▶ _WHAT IS NEEDED_:
Scanning the entries below, copy every line that contains the word "events".

▶ _EXERCISE MATERIAL_:

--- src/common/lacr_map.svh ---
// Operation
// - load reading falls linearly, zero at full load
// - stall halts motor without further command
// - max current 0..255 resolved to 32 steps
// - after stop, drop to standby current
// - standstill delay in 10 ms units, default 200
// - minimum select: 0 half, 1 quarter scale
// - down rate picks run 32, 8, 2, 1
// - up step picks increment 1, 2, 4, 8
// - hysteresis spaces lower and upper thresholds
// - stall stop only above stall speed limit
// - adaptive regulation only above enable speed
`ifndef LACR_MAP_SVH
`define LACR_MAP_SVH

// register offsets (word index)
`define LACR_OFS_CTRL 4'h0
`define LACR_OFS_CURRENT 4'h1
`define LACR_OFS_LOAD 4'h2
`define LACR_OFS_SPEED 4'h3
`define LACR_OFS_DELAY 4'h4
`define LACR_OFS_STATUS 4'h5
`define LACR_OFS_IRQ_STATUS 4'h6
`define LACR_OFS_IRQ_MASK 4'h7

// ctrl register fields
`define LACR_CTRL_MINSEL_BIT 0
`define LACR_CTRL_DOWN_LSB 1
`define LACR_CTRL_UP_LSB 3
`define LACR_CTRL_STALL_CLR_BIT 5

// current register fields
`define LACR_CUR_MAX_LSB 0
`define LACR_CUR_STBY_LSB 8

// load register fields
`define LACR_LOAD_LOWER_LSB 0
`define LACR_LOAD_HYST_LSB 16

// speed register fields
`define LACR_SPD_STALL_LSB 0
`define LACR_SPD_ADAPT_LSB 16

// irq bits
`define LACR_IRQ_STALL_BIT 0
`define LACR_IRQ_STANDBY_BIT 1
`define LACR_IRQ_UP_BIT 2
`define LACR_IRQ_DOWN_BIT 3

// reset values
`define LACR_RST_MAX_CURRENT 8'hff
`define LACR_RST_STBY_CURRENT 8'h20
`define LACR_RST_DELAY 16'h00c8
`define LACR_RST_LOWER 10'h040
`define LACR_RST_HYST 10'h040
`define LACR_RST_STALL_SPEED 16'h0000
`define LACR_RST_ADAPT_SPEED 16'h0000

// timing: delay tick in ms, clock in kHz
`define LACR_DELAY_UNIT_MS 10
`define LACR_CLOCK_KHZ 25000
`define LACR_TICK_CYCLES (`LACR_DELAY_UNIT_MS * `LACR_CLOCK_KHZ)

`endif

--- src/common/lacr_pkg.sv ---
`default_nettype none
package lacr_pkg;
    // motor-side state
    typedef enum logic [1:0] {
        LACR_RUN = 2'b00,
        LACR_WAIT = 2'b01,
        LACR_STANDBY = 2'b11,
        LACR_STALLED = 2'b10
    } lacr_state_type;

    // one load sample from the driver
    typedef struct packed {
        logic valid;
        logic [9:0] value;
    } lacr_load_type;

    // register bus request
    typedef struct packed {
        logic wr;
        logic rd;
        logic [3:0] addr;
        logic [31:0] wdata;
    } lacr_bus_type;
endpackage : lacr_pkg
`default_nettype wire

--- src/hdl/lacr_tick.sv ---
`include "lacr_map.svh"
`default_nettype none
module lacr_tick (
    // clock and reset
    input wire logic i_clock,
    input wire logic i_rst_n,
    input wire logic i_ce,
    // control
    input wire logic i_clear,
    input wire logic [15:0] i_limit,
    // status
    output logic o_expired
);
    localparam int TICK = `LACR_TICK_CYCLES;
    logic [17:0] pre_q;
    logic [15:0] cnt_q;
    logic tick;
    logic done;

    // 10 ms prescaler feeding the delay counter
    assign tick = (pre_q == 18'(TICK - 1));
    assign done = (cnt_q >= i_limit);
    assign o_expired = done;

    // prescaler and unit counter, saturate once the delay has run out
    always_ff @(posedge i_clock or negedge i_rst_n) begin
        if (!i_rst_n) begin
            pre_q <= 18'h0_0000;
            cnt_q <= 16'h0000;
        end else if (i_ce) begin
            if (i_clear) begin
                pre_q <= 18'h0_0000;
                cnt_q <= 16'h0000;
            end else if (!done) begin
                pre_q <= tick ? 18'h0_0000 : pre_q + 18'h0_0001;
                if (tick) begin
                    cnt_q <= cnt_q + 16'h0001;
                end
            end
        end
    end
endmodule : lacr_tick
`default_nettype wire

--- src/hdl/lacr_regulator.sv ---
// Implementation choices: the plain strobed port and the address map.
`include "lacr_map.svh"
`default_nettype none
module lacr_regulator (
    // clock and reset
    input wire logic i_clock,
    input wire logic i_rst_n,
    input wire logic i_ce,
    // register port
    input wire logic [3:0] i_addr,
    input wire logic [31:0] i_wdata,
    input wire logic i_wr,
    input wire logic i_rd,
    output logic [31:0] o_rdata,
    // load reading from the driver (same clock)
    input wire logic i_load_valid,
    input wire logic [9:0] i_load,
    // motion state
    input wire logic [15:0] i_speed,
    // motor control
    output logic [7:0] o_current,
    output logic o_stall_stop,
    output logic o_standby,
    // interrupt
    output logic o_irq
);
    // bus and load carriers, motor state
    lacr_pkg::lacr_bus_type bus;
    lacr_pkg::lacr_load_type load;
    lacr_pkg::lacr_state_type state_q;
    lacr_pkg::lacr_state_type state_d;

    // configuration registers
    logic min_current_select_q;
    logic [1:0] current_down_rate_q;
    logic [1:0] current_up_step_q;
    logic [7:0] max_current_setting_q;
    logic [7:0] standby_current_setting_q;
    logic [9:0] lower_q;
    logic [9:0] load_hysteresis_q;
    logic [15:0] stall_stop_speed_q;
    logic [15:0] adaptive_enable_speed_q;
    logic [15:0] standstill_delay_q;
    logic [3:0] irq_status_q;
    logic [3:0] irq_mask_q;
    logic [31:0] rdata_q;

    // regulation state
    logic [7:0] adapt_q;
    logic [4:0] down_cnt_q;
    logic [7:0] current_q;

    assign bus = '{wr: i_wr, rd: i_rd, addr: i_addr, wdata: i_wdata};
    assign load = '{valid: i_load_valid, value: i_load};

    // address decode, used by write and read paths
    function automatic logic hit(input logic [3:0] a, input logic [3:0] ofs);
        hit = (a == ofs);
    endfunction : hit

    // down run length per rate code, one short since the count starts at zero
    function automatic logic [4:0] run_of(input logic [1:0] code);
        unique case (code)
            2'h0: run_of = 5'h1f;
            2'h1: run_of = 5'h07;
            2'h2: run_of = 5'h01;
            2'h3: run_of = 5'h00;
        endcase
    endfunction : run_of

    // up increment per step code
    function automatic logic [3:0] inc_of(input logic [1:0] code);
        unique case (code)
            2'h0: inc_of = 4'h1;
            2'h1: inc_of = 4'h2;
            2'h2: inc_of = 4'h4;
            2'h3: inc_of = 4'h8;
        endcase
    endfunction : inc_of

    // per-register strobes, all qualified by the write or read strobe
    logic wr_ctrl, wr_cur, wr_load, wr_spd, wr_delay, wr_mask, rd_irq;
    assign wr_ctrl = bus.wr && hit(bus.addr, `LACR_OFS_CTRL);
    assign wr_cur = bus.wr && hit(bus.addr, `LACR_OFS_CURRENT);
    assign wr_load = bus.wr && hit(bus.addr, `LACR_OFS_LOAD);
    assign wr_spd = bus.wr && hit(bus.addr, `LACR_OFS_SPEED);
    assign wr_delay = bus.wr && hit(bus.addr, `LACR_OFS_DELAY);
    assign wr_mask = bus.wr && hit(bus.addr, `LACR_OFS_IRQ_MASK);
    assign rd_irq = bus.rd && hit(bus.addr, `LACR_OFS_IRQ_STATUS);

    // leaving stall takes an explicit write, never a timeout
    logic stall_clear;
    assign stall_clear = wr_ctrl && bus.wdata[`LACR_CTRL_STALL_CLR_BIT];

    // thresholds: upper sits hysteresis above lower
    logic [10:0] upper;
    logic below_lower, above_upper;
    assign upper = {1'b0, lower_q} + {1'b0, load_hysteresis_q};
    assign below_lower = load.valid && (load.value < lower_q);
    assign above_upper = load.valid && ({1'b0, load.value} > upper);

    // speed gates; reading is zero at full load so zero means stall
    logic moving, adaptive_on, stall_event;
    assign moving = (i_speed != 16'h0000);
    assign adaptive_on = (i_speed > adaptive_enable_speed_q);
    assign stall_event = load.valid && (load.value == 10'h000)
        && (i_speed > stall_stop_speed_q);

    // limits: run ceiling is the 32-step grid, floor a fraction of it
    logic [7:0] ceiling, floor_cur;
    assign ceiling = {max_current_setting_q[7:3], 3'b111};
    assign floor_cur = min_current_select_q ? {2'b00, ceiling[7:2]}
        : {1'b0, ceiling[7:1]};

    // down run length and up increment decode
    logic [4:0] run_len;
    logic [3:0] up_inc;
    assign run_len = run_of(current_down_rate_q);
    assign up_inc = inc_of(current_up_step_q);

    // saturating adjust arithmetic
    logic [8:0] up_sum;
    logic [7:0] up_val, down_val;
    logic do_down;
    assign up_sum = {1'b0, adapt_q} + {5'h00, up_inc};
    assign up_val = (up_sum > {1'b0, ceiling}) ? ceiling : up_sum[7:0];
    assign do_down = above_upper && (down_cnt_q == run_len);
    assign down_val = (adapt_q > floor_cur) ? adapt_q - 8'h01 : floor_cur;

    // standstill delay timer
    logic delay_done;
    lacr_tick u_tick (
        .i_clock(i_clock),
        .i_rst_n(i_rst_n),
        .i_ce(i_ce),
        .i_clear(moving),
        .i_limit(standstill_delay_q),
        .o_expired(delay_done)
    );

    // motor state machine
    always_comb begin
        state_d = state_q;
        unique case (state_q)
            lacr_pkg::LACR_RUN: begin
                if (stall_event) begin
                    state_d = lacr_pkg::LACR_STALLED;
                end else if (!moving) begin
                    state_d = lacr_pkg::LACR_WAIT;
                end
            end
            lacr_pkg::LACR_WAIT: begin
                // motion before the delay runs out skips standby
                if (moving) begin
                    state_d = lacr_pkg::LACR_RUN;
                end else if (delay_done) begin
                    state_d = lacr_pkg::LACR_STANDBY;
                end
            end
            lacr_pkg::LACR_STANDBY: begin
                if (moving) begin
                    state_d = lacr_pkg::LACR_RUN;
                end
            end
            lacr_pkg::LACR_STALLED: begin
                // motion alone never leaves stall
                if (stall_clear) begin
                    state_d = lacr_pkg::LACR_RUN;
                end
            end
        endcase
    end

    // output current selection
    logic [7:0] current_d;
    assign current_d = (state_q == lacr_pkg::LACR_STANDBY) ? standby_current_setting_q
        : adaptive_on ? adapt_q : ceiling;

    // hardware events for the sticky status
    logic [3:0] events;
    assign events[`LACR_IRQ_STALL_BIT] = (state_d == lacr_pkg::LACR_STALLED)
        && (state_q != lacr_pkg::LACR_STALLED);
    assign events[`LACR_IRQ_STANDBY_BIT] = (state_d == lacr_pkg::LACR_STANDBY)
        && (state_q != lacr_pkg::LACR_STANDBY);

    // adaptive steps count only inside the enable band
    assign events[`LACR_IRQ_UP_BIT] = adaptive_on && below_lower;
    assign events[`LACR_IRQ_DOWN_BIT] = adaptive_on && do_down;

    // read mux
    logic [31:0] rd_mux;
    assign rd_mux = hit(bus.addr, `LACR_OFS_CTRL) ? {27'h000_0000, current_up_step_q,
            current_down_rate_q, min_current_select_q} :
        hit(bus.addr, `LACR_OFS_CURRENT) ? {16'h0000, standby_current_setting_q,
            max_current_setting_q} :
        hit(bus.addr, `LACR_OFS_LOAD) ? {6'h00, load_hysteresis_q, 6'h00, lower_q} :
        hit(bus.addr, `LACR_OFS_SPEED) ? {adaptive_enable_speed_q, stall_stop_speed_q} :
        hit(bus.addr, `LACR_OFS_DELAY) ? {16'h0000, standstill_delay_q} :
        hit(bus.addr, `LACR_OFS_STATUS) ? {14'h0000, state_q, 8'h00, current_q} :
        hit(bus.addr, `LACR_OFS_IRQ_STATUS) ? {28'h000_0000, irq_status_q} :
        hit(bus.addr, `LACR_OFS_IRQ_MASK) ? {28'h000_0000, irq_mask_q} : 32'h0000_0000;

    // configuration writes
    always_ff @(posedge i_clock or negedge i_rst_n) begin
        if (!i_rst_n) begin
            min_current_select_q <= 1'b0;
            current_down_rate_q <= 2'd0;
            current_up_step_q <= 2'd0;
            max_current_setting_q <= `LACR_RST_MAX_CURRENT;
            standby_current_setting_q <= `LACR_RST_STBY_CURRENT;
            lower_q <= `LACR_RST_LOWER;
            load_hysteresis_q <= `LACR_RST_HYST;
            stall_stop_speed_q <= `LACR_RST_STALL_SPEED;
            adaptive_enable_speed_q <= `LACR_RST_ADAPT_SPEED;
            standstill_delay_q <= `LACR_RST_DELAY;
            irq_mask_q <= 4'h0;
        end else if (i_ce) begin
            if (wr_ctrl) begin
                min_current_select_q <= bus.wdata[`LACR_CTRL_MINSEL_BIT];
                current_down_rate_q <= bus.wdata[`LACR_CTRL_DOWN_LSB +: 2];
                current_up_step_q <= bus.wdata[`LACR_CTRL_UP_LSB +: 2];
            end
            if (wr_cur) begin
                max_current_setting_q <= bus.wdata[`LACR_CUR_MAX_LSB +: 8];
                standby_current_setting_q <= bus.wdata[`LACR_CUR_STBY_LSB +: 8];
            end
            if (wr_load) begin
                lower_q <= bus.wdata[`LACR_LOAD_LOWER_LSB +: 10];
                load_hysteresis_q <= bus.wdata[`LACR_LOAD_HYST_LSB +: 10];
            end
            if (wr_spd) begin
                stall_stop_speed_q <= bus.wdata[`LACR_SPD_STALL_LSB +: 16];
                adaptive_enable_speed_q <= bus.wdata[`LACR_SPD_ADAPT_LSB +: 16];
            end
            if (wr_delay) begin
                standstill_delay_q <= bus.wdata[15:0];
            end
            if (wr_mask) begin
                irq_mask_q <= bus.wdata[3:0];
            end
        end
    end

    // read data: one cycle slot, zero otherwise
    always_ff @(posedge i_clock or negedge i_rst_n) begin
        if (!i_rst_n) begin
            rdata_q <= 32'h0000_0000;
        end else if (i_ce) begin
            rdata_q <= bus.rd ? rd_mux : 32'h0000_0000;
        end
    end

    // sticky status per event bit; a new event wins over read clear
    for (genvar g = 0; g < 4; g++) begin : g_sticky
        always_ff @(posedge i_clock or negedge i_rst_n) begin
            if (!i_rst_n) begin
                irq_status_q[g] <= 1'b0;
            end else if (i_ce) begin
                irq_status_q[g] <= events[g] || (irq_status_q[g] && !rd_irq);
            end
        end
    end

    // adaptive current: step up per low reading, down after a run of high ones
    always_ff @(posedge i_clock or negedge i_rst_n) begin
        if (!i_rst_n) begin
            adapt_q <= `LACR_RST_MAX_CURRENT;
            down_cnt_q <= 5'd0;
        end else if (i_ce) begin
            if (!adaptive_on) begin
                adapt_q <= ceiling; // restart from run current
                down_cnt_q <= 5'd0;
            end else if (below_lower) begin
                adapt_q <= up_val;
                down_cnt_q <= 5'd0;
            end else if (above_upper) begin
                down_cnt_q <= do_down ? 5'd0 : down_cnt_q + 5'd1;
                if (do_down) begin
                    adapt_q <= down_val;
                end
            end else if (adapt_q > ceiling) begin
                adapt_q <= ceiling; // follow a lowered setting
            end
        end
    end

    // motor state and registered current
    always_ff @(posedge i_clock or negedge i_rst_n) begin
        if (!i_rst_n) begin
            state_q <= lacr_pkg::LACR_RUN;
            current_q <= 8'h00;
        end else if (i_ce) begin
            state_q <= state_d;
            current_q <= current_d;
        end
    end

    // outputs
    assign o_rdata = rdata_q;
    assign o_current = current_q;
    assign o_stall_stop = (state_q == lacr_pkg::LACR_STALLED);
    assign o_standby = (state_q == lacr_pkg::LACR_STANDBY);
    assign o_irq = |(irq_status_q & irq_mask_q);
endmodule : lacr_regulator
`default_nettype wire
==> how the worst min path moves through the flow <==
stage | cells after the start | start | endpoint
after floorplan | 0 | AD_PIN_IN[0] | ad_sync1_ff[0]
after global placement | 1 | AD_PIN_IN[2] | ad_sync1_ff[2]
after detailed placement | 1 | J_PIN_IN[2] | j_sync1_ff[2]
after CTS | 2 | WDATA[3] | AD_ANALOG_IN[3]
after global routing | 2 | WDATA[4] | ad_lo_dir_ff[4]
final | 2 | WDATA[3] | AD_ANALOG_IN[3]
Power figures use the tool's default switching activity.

▶ _TASK RESPONSE_:
    // hardware events for the sticky status
    logic [3:0] events;
    assign events[`LACR_IRQ_STALL_BIT] = (state_d == lacr_pkg::LACR_STALLED)
    assign events[`LACR_IRQ_STANDBY_BIT] = (state_d == lacr_pkg::LACR_STANDBY)
    assign events[`LACR_IRQ_UP_BIT] = adaptive_on && below_lower;
    assign events[`LACR_IRQ_DOWN_BIT] = adaptive_on && do_down;
                irq_status_q[g] <= events[g] || (irq_status_q[g] && !rd_irq);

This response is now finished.